* What to work on: Your task is to reproduce exactly the lines that run from the beginning of the data through the line where "timing repair buffer" appears.
━━━━━━━━━━━━━━━━
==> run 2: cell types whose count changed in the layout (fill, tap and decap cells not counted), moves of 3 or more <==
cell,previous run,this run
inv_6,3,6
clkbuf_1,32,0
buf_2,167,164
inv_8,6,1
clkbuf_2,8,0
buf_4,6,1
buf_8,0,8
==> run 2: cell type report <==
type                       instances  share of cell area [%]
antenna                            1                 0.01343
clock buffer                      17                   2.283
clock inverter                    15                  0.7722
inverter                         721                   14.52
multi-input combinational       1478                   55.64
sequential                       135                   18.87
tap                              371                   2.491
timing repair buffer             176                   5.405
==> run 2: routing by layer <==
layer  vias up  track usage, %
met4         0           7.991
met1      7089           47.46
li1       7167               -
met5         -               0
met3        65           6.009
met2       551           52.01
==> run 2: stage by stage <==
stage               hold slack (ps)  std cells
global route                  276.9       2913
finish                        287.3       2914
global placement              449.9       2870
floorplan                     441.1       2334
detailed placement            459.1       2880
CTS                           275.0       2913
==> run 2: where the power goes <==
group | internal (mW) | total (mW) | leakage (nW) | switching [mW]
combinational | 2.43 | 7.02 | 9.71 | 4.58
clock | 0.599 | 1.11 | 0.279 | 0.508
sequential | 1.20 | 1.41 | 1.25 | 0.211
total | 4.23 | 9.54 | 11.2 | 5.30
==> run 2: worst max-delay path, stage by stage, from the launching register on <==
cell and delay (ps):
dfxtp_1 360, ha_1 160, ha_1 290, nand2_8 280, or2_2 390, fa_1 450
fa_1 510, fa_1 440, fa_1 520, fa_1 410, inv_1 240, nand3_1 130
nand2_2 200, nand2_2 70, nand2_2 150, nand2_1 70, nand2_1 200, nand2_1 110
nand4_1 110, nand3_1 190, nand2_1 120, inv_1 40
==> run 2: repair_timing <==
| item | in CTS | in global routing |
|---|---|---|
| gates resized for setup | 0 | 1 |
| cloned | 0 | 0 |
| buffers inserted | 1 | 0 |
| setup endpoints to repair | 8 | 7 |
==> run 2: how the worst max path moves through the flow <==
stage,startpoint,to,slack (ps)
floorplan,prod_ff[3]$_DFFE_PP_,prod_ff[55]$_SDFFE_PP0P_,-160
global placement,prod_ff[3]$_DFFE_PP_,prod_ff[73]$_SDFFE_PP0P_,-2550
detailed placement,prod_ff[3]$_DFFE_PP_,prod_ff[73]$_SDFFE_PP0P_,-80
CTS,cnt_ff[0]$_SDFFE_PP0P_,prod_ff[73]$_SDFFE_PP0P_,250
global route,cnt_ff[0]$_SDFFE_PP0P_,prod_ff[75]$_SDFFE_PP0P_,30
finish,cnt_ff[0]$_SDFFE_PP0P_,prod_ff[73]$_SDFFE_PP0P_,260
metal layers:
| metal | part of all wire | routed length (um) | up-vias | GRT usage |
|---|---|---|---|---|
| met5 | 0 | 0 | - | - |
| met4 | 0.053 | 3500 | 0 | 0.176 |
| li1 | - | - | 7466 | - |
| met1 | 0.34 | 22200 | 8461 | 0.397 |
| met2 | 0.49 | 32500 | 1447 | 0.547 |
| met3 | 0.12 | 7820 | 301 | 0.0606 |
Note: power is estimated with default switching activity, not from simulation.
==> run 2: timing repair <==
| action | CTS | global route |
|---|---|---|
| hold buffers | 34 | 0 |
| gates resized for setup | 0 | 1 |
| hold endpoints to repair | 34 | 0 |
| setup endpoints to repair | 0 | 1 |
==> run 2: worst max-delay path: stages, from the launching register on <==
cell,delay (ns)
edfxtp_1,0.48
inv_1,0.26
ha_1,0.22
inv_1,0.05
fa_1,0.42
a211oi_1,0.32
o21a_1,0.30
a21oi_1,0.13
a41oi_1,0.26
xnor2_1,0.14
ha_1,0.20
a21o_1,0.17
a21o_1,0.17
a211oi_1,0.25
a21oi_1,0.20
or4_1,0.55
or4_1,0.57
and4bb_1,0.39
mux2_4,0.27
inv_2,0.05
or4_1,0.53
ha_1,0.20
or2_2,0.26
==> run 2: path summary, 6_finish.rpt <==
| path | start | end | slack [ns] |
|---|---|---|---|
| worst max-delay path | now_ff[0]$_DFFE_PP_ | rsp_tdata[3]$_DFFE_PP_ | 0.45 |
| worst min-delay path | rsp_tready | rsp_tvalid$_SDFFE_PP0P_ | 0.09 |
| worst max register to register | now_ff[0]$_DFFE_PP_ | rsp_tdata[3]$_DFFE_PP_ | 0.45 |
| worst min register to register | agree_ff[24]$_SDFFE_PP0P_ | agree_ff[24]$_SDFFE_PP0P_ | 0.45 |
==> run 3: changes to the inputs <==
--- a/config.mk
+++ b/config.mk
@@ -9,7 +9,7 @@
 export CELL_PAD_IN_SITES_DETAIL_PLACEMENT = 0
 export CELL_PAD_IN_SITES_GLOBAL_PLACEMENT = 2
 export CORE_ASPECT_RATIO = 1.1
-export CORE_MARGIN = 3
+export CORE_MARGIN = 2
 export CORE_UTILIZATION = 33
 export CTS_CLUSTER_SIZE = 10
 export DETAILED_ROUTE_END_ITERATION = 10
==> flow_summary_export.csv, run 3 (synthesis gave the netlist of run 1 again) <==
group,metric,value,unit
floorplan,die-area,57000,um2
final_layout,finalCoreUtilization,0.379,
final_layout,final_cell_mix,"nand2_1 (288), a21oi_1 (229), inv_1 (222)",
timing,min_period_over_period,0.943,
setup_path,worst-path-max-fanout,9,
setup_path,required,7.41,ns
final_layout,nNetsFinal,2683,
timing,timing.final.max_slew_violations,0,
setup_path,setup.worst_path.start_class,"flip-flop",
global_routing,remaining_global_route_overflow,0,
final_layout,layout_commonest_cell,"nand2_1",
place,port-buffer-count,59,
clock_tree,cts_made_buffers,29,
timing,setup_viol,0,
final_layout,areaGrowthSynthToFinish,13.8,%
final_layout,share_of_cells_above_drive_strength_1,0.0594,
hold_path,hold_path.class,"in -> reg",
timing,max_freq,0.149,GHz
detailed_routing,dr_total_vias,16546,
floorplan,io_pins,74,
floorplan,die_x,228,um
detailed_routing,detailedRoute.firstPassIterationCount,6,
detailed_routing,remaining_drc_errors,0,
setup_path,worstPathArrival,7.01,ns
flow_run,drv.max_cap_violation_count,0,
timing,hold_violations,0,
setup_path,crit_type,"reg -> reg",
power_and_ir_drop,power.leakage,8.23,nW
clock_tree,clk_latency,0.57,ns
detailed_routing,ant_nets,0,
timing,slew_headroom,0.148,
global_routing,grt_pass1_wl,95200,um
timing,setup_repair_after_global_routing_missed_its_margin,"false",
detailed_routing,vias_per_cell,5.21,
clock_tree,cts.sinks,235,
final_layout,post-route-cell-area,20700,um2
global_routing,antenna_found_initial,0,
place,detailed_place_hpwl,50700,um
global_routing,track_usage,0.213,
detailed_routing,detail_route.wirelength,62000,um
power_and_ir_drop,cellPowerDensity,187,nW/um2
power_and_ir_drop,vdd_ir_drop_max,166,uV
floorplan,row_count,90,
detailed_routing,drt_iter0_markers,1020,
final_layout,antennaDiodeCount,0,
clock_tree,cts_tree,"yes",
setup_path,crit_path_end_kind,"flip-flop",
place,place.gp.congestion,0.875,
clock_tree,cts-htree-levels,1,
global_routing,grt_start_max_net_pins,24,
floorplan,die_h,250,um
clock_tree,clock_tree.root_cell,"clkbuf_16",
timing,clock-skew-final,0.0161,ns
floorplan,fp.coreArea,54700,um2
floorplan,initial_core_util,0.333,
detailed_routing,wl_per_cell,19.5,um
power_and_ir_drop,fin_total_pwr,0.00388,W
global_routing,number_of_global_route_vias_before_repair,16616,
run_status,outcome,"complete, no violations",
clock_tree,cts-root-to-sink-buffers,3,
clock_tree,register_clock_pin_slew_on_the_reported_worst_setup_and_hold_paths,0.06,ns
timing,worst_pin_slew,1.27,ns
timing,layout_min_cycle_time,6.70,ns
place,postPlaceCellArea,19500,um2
━━━━━━━━━━━━━━━━
* Solution for this task:
==> run 2: cell types whose count changed in the layout (fill, tap and decap cells not counted), moves of 3 or more <==
cell,previous run,this run
inv_6,3,6
clkbuf_1,32,0
buf_2,167,164
inv_8,6,1
clkbuf_2,8,0
buf_4,6,1
buf_8,0,8
==> run 2: cell type report <==
type                       instances  share of cell area [%]
antenna                            1                 0.01343
clock buffer                      17                   2.283
clock inverter                    15                  0.7722
inverter                         721                   14.52
multi-input combinational       1478                   55.64
sequential                       135                   18.87
tap                              371                   2.491
timing repair buffer             176                   5.405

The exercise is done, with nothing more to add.